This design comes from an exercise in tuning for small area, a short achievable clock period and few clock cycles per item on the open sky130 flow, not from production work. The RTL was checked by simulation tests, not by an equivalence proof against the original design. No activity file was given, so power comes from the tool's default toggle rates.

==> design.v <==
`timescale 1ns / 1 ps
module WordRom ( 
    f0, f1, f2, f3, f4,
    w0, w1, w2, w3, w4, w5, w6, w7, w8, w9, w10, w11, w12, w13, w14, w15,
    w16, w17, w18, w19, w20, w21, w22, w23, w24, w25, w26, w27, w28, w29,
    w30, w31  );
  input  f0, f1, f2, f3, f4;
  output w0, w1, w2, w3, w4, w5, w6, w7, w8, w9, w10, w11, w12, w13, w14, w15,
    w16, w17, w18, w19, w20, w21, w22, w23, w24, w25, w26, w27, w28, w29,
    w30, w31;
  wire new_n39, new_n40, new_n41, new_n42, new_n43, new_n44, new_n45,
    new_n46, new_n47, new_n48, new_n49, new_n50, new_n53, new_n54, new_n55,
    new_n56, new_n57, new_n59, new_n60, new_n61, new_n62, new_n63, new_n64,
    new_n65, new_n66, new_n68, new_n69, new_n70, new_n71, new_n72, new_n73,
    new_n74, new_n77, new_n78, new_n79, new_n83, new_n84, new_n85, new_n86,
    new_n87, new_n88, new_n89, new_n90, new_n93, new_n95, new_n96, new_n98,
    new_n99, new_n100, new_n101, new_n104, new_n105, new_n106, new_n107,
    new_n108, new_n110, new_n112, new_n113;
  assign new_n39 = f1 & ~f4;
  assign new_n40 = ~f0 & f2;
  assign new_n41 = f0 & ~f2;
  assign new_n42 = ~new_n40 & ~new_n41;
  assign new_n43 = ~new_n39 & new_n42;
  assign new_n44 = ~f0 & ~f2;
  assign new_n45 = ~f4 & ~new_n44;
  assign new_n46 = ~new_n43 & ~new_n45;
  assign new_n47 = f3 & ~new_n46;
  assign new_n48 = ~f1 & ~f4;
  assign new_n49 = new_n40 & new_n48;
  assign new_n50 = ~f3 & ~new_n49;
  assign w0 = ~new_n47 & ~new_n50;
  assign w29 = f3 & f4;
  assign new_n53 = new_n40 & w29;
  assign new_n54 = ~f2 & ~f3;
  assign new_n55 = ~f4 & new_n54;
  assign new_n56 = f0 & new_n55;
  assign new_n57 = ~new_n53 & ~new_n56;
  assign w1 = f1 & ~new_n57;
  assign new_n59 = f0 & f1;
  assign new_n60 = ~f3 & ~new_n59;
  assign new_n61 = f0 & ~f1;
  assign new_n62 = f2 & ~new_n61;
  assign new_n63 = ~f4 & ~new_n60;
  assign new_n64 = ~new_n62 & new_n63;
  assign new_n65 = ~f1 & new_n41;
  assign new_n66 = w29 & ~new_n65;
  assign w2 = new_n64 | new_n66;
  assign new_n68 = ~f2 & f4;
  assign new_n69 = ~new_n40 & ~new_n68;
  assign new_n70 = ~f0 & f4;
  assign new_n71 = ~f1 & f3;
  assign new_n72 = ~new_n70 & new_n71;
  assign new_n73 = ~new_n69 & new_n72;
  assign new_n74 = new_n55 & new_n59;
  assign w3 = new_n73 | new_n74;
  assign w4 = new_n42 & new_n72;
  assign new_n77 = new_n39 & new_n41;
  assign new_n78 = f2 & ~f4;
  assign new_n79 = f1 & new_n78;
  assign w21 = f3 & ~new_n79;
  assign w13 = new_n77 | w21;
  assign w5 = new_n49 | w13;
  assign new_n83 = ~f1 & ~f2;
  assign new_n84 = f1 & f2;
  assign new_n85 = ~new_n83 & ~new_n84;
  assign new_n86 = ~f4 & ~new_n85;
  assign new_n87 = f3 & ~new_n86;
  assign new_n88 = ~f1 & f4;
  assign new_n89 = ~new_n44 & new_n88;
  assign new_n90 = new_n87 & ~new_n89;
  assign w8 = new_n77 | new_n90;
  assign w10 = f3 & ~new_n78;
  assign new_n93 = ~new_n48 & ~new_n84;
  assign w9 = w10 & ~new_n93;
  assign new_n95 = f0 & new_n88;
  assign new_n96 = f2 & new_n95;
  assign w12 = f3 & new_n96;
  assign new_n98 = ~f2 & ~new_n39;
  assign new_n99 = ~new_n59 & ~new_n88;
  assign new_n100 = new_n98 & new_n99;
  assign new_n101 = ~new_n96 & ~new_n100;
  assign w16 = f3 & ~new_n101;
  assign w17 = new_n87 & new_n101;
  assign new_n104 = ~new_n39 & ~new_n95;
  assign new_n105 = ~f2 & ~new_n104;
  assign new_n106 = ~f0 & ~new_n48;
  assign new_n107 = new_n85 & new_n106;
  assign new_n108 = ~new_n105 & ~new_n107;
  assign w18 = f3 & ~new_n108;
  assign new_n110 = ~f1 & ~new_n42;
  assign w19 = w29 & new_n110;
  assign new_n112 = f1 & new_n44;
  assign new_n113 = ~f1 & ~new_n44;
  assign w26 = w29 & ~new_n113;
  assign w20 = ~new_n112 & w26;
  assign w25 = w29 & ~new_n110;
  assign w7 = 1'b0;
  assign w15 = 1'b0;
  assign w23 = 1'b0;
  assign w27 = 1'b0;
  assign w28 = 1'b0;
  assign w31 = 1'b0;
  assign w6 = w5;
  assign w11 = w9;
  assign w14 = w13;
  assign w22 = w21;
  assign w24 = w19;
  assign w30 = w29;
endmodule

==

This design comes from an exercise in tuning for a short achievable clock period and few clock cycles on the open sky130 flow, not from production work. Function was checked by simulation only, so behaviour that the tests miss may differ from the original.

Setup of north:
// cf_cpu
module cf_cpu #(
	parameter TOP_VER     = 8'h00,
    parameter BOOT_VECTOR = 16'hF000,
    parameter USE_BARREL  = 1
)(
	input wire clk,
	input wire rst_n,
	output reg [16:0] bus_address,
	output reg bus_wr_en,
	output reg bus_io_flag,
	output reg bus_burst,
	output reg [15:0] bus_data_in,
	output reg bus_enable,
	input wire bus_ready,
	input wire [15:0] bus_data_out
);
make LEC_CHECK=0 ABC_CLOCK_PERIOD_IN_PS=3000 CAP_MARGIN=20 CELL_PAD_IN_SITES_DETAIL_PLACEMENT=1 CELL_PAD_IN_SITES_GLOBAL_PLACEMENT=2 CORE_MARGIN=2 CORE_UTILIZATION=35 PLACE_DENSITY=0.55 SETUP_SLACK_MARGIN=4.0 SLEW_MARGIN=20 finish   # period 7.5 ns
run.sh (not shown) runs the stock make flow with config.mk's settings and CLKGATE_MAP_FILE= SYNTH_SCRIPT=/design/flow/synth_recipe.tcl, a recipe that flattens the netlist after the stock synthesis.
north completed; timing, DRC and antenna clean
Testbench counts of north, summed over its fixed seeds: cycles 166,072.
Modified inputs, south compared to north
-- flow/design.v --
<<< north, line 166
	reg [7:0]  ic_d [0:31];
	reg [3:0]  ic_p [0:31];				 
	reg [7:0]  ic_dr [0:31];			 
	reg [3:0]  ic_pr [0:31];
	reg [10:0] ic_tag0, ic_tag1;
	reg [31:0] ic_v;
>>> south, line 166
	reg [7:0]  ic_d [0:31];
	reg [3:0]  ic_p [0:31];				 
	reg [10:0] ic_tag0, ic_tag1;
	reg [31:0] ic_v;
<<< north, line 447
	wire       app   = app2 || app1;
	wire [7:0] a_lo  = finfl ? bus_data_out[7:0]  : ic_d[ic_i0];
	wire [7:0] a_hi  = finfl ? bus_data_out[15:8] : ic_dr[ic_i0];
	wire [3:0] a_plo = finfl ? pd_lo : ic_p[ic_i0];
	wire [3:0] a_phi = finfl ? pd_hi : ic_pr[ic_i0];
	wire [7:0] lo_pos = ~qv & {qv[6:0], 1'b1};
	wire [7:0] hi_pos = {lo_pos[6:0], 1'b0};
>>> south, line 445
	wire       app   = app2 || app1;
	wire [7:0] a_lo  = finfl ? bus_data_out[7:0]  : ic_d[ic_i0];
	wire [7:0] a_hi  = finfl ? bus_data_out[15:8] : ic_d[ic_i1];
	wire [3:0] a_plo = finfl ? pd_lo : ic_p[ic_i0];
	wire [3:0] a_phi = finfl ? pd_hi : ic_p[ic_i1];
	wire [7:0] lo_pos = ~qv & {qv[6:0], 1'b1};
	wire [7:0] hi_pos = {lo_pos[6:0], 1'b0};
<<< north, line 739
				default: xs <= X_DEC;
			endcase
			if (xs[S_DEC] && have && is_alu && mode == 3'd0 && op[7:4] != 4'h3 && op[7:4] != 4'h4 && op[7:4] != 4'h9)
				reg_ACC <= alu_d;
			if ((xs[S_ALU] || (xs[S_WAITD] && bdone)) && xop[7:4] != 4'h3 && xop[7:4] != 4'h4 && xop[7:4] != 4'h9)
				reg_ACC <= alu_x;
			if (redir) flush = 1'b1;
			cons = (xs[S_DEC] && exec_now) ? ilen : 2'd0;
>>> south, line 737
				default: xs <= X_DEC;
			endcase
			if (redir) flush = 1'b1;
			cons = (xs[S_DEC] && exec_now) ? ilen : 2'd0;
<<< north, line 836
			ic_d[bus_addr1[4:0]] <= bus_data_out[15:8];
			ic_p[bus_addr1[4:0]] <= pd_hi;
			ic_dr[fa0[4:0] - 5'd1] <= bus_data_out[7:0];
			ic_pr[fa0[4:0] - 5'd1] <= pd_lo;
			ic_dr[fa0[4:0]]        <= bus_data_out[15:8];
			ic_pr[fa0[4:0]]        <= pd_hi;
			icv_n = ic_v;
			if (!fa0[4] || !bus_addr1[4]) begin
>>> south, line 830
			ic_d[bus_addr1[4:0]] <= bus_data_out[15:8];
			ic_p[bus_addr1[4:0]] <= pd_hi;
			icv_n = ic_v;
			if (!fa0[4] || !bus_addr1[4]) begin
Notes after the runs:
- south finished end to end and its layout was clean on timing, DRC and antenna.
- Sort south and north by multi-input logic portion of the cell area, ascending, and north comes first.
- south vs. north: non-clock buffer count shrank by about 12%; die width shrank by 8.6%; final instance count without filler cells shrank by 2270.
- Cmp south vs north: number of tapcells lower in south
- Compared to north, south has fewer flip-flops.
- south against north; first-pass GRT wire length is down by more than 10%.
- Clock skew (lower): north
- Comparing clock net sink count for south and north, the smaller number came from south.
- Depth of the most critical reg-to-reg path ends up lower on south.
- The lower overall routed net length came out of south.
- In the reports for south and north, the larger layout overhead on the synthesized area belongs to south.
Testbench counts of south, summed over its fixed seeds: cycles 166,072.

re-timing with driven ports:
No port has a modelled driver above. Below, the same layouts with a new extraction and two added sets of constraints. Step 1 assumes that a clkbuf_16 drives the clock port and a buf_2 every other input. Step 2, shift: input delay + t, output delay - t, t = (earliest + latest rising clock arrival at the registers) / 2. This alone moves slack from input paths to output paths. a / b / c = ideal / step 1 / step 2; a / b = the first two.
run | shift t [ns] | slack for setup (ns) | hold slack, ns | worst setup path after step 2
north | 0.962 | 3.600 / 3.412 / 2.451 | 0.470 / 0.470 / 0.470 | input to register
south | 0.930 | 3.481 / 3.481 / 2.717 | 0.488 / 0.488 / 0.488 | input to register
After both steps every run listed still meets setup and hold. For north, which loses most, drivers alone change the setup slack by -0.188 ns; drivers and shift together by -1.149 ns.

WHAT TO WORK ON - Only lines with the word "first" are wanted, so copy each one from the records.

SOLUTION TO THE EXERCISE -
- Sort south and north by multi-input logic portion of the cell area, ascending, and north comes first.
- south against north; first-pass GRT wire length is down by more than 10%.
No port has a modelled driver above. Below, the same layouts with a new extraction and two added sets of constraints. Step 1 assumes that a clkbuf_16 drives the clock port and a buf_2 every other input. Step 2, shift: input delay + t, output delay - t, t = (earliest + latest rising clock arrival at the registers) / 2. This alone moves slack from input paths to output paths. a / b / c = ideal / step 1 / step 2; a / b = the first two.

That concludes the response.